**PROBLEM TO WORK ON:** Return, word for word, only the lines of the data below that lie between the line with "4_1_cts: 1232 / 187" and the line with "clock buffers: 9 / 0.0327", those two lines included.

**DATA TO USE:**
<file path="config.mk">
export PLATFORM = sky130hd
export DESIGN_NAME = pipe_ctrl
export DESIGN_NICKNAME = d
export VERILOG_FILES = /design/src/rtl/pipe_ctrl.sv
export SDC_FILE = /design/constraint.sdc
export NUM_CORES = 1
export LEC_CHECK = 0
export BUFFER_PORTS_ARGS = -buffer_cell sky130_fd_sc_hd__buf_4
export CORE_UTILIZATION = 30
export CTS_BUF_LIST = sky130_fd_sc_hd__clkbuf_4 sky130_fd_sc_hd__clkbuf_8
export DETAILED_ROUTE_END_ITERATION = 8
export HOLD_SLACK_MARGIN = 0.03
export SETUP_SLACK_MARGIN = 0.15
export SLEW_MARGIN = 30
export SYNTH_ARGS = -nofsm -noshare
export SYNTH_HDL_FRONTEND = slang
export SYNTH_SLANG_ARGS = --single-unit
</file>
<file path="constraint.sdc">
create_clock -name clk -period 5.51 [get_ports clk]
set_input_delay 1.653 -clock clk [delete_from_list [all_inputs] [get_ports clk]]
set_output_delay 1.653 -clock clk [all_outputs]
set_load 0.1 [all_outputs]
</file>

---

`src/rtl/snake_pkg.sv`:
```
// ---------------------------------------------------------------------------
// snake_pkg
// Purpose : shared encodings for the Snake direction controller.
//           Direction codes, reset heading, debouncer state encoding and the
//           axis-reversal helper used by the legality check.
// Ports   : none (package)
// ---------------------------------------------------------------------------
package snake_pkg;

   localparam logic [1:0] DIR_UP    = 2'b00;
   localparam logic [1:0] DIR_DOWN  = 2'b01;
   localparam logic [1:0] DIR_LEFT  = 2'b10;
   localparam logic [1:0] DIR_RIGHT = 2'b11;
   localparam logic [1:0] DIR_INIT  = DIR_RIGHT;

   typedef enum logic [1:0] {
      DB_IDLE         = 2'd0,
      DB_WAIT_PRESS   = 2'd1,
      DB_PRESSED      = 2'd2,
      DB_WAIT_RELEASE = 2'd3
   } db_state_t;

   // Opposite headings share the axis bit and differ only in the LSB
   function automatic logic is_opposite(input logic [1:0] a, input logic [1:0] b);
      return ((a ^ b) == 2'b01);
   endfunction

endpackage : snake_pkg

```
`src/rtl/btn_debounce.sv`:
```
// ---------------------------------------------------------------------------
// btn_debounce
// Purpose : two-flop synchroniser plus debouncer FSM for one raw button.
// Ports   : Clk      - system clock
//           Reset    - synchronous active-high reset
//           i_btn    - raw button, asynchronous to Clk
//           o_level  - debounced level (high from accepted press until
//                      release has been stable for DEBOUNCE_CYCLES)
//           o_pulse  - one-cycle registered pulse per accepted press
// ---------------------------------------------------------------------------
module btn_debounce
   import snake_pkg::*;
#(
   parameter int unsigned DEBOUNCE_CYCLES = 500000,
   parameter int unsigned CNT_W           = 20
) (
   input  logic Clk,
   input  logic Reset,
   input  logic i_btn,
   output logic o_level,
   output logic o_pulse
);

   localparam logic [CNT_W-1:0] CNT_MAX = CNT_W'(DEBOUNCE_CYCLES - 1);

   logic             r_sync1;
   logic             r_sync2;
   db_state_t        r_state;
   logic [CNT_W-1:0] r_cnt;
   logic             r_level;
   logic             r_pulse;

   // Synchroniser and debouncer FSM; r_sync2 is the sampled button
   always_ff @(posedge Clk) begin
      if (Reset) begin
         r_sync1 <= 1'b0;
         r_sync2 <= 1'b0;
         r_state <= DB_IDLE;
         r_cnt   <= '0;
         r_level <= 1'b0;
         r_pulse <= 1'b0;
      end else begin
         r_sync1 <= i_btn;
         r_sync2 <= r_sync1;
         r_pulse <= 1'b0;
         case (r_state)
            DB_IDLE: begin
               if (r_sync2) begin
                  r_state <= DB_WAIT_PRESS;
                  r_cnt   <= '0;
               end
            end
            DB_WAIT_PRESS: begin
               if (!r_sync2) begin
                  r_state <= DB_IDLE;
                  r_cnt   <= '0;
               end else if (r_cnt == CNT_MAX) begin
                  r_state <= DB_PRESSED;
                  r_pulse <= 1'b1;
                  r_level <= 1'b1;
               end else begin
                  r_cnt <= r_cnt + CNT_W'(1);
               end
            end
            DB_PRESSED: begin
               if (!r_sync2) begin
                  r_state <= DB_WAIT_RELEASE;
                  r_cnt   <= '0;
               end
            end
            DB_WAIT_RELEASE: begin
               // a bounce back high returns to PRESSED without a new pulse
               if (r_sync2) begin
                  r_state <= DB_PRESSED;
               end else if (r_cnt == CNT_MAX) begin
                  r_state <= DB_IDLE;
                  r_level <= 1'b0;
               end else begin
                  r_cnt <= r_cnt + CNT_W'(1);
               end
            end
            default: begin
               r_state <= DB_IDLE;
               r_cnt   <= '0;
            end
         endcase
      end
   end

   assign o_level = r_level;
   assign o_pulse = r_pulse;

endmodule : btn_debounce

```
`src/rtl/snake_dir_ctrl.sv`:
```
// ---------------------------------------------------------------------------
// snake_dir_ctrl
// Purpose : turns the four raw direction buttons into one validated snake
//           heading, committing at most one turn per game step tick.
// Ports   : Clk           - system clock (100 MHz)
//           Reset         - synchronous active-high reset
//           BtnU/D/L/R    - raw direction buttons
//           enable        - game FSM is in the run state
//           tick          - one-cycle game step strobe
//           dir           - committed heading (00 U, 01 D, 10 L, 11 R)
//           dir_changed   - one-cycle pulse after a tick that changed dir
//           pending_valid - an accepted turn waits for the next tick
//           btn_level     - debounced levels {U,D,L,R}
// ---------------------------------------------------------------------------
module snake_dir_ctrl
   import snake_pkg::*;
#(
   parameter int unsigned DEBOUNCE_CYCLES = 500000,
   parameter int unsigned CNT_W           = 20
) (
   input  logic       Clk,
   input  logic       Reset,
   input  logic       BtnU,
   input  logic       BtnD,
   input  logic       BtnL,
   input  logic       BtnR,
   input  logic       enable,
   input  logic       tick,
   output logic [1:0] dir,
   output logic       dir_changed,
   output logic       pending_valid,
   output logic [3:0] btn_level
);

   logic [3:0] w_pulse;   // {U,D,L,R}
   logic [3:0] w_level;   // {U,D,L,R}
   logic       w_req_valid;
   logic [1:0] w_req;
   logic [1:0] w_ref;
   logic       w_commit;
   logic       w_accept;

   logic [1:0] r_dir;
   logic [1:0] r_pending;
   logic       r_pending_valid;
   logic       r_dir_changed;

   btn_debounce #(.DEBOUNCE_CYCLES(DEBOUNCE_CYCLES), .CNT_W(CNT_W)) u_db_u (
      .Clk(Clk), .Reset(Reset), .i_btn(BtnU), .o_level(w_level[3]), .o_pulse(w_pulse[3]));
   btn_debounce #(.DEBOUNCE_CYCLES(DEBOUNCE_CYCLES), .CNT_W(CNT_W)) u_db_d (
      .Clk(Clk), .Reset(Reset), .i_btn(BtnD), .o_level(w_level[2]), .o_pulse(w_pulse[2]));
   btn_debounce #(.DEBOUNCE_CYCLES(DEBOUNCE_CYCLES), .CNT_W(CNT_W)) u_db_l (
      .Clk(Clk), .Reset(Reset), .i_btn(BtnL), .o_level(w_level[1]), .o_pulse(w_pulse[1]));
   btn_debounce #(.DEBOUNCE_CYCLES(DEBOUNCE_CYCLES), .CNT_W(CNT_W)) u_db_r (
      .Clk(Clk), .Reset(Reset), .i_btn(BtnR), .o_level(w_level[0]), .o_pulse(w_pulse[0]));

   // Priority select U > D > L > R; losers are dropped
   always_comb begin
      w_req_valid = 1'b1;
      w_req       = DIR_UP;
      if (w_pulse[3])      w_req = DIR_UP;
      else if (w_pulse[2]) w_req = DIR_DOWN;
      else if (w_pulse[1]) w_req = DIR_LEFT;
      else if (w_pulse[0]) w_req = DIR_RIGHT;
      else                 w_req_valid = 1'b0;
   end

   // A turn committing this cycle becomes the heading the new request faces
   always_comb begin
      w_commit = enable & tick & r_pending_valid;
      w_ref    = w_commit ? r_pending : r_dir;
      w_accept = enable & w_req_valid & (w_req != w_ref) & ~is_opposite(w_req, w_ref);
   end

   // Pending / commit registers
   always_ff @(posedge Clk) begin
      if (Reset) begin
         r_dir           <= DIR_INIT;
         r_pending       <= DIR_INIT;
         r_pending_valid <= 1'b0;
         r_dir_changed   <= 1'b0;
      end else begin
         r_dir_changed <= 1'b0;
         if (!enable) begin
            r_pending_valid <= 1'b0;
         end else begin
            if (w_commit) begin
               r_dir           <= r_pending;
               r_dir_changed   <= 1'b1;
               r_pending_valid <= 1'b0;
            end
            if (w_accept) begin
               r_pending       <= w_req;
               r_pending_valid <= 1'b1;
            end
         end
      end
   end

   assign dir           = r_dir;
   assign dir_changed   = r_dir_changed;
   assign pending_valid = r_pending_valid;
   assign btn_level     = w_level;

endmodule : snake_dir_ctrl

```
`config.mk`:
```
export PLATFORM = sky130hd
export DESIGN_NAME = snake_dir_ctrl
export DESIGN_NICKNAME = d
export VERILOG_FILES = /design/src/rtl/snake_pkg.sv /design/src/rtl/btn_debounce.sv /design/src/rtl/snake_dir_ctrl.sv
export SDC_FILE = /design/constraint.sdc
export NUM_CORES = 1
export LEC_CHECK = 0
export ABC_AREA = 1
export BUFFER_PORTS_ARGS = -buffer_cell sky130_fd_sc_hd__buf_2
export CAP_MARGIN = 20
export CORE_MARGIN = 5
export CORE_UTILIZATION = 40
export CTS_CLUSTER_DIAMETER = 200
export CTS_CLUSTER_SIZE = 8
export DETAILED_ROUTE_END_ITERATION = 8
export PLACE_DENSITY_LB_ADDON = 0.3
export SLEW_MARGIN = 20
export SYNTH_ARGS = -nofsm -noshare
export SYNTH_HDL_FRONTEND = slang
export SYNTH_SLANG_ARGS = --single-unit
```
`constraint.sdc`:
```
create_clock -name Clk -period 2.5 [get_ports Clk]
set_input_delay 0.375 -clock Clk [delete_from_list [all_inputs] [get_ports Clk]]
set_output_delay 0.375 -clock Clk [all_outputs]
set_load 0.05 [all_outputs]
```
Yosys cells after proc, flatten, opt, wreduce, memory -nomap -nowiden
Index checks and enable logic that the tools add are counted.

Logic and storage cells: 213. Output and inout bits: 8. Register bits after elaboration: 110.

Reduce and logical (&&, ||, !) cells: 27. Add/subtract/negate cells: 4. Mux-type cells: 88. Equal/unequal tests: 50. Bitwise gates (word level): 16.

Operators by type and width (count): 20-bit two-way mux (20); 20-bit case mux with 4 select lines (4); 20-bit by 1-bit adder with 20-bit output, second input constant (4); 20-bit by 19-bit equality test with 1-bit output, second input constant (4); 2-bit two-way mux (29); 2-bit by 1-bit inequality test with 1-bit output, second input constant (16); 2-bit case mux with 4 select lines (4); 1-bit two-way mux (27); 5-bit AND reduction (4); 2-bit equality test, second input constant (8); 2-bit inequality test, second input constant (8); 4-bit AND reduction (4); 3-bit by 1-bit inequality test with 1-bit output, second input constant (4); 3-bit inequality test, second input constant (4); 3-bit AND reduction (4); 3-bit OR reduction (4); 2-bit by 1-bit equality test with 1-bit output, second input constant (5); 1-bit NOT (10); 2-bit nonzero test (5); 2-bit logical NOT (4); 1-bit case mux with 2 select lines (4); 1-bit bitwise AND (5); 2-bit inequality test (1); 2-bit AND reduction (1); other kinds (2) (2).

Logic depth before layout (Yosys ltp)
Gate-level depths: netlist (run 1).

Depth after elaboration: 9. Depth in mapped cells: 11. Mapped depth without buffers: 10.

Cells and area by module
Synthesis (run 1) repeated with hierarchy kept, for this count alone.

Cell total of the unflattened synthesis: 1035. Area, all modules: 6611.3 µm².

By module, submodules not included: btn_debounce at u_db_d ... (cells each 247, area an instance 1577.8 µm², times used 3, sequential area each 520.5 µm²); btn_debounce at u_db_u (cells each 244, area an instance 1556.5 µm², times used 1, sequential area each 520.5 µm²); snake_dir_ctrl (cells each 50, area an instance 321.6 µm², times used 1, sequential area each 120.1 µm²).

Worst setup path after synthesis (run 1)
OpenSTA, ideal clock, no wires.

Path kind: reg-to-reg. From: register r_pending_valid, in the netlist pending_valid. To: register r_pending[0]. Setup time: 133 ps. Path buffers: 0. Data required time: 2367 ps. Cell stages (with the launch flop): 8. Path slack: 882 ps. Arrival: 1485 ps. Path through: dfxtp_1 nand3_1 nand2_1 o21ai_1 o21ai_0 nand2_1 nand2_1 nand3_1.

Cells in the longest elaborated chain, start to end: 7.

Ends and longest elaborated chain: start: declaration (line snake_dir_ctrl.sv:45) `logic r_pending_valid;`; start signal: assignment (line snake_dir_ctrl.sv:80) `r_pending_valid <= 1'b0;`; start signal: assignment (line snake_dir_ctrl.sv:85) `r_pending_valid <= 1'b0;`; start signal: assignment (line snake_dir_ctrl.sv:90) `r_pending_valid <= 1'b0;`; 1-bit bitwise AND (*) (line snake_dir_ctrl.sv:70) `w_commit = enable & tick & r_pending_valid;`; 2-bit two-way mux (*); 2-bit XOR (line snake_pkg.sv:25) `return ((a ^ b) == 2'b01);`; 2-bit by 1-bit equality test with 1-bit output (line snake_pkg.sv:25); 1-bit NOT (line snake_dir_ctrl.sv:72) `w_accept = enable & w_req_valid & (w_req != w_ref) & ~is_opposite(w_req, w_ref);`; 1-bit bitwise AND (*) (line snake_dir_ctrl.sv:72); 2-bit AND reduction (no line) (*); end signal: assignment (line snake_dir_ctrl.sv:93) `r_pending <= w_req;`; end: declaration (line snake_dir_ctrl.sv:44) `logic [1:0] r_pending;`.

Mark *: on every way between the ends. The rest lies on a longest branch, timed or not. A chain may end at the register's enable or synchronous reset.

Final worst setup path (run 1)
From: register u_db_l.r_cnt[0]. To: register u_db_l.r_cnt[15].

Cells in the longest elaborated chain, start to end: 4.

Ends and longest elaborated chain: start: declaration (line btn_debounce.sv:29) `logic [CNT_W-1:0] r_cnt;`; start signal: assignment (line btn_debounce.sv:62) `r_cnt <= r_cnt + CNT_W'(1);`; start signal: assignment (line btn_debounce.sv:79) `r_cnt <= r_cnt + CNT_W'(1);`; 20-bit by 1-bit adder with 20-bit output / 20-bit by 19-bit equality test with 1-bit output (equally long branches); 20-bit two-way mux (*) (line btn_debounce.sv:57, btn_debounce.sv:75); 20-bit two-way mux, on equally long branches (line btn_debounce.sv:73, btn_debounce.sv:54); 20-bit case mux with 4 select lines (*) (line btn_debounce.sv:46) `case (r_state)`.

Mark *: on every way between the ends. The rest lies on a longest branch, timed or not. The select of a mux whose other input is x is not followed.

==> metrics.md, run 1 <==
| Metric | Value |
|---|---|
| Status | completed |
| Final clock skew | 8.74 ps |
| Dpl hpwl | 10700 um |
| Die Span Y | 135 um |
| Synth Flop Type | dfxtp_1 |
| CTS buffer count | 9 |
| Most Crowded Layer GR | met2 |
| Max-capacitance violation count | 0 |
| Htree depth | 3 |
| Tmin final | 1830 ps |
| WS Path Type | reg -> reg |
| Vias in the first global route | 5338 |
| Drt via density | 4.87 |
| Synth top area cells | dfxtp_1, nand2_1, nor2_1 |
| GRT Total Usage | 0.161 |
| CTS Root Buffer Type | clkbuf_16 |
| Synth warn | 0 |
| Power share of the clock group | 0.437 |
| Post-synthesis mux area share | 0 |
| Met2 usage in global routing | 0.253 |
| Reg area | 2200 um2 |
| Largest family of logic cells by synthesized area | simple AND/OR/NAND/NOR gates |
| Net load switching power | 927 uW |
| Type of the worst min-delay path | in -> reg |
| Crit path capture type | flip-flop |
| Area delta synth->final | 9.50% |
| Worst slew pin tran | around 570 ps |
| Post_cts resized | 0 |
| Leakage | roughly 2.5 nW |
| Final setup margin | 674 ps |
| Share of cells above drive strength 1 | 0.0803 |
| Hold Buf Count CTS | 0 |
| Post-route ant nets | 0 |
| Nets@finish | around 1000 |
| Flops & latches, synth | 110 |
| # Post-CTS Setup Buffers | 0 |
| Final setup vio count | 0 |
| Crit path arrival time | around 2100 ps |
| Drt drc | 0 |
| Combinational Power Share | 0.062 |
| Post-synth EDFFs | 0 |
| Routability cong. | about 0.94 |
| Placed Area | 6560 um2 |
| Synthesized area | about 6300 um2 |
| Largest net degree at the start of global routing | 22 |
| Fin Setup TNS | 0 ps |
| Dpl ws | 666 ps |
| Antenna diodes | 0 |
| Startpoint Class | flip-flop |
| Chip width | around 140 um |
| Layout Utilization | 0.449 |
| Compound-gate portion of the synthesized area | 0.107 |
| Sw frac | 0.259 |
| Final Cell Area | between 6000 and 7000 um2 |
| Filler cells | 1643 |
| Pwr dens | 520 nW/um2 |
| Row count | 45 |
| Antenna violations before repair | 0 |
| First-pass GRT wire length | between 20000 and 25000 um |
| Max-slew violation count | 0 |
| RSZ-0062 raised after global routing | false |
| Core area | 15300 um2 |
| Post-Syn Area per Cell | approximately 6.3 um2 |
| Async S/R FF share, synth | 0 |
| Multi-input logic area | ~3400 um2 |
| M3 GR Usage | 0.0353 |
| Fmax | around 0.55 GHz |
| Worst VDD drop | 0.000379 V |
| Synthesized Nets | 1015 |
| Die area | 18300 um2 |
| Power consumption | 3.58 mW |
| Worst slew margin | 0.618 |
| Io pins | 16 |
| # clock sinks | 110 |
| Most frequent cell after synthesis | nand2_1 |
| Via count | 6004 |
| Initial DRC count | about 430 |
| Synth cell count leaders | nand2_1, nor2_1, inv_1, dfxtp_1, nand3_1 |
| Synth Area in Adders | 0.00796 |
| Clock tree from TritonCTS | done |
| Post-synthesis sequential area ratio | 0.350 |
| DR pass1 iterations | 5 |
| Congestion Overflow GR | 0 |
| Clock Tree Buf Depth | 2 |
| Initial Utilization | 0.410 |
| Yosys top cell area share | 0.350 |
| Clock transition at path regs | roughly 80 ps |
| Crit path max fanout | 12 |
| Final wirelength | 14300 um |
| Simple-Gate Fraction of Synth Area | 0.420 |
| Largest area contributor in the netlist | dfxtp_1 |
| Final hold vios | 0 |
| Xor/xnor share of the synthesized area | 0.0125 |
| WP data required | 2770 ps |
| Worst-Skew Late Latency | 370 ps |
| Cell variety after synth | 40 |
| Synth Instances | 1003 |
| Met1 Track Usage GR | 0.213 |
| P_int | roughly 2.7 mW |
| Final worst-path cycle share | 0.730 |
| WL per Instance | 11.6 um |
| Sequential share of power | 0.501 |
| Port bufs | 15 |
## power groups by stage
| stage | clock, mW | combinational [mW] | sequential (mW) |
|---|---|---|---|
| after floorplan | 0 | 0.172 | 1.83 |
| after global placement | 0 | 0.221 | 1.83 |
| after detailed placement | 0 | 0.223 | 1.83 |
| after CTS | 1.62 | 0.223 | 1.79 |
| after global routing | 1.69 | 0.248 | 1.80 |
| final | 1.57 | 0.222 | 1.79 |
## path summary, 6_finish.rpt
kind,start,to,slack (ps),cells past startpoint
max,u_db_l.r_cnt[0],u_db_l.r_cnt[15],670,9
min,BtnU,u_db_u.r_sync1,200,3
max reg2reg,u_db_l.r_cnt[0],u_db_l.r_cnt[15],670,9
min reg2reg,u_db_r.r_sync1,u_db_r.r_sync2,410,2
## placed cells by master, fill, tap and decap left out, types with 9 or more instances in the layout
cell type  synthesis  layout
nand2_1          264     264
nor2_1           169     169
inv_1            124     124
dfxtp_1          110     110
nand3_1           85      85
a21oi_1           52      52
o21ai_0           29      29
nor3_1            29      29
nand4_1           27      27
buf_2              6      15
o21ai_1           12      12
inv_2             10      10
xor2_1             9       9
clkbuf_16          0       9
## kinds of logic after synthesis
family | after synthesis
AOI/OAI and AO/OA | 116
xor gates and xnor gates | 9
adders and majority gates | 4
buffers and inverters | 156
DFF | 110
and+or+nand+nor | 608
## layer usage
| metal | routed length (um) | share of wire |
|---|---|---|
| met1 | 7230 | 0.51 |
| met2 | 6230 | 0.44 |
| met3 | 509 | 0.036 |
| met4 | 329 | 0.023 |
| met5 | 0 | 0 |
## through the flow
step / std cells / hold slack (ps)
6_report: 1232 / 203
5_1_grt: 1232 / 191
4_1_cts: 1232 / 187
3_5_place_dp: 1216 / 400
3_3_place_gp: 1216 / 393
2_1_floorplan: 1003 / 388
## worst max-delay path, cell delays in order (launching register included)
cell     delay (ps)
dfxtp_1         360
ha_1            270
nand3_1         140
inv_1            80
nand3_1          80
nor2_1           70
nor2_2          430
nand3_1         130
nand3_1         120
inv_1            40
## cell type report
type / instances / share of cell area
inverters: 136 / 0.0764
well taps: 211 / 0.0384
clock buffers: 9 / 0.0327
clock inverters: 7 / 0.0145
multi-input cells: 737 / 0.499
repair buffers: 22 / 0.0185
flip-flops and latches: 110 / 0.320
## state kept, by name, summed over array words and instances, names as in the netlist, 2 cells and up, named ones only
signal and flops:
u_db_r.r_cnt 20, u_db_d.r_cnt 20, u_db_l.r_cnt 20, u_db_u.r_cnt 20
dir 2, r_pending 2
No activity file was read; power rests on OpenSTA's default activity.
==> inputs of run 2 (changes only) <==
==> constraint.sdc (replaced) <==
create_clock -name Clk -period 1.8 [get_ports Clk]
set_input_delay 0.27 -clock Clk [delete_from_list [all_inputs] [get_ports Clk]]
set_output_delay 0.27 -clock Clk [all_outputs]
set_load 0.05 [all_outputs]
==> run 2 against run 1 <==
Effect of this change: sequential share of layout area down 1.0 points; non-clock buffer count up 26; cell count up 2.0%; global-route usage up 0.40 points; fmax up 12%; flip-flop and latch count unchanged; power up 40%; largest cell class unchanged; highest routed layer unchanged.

**EXERCISE OUTPUT:**
4_1_cts: 1232 / 187
3_5_place_dp: 1216 / 400
3_3_place_gp: 1216 / 393
2_1_floorplan: 1003 / 388
## worst max-delay path, cell delays in order (launching register included)
cell     delay (ps)
dfxtp_1         360
ha_1            270
nand3_1         140
inv_1            80
nand3_1          80
nor2_1           70
nor2_2          430
nand3_1         130
nand3_1         120
inv_1            40
## cell type report
type / instances / share of cell area
inverters: 136 / 0.0764
well taps: 211 / 0.0384
clock buffers: 9 / 0.0327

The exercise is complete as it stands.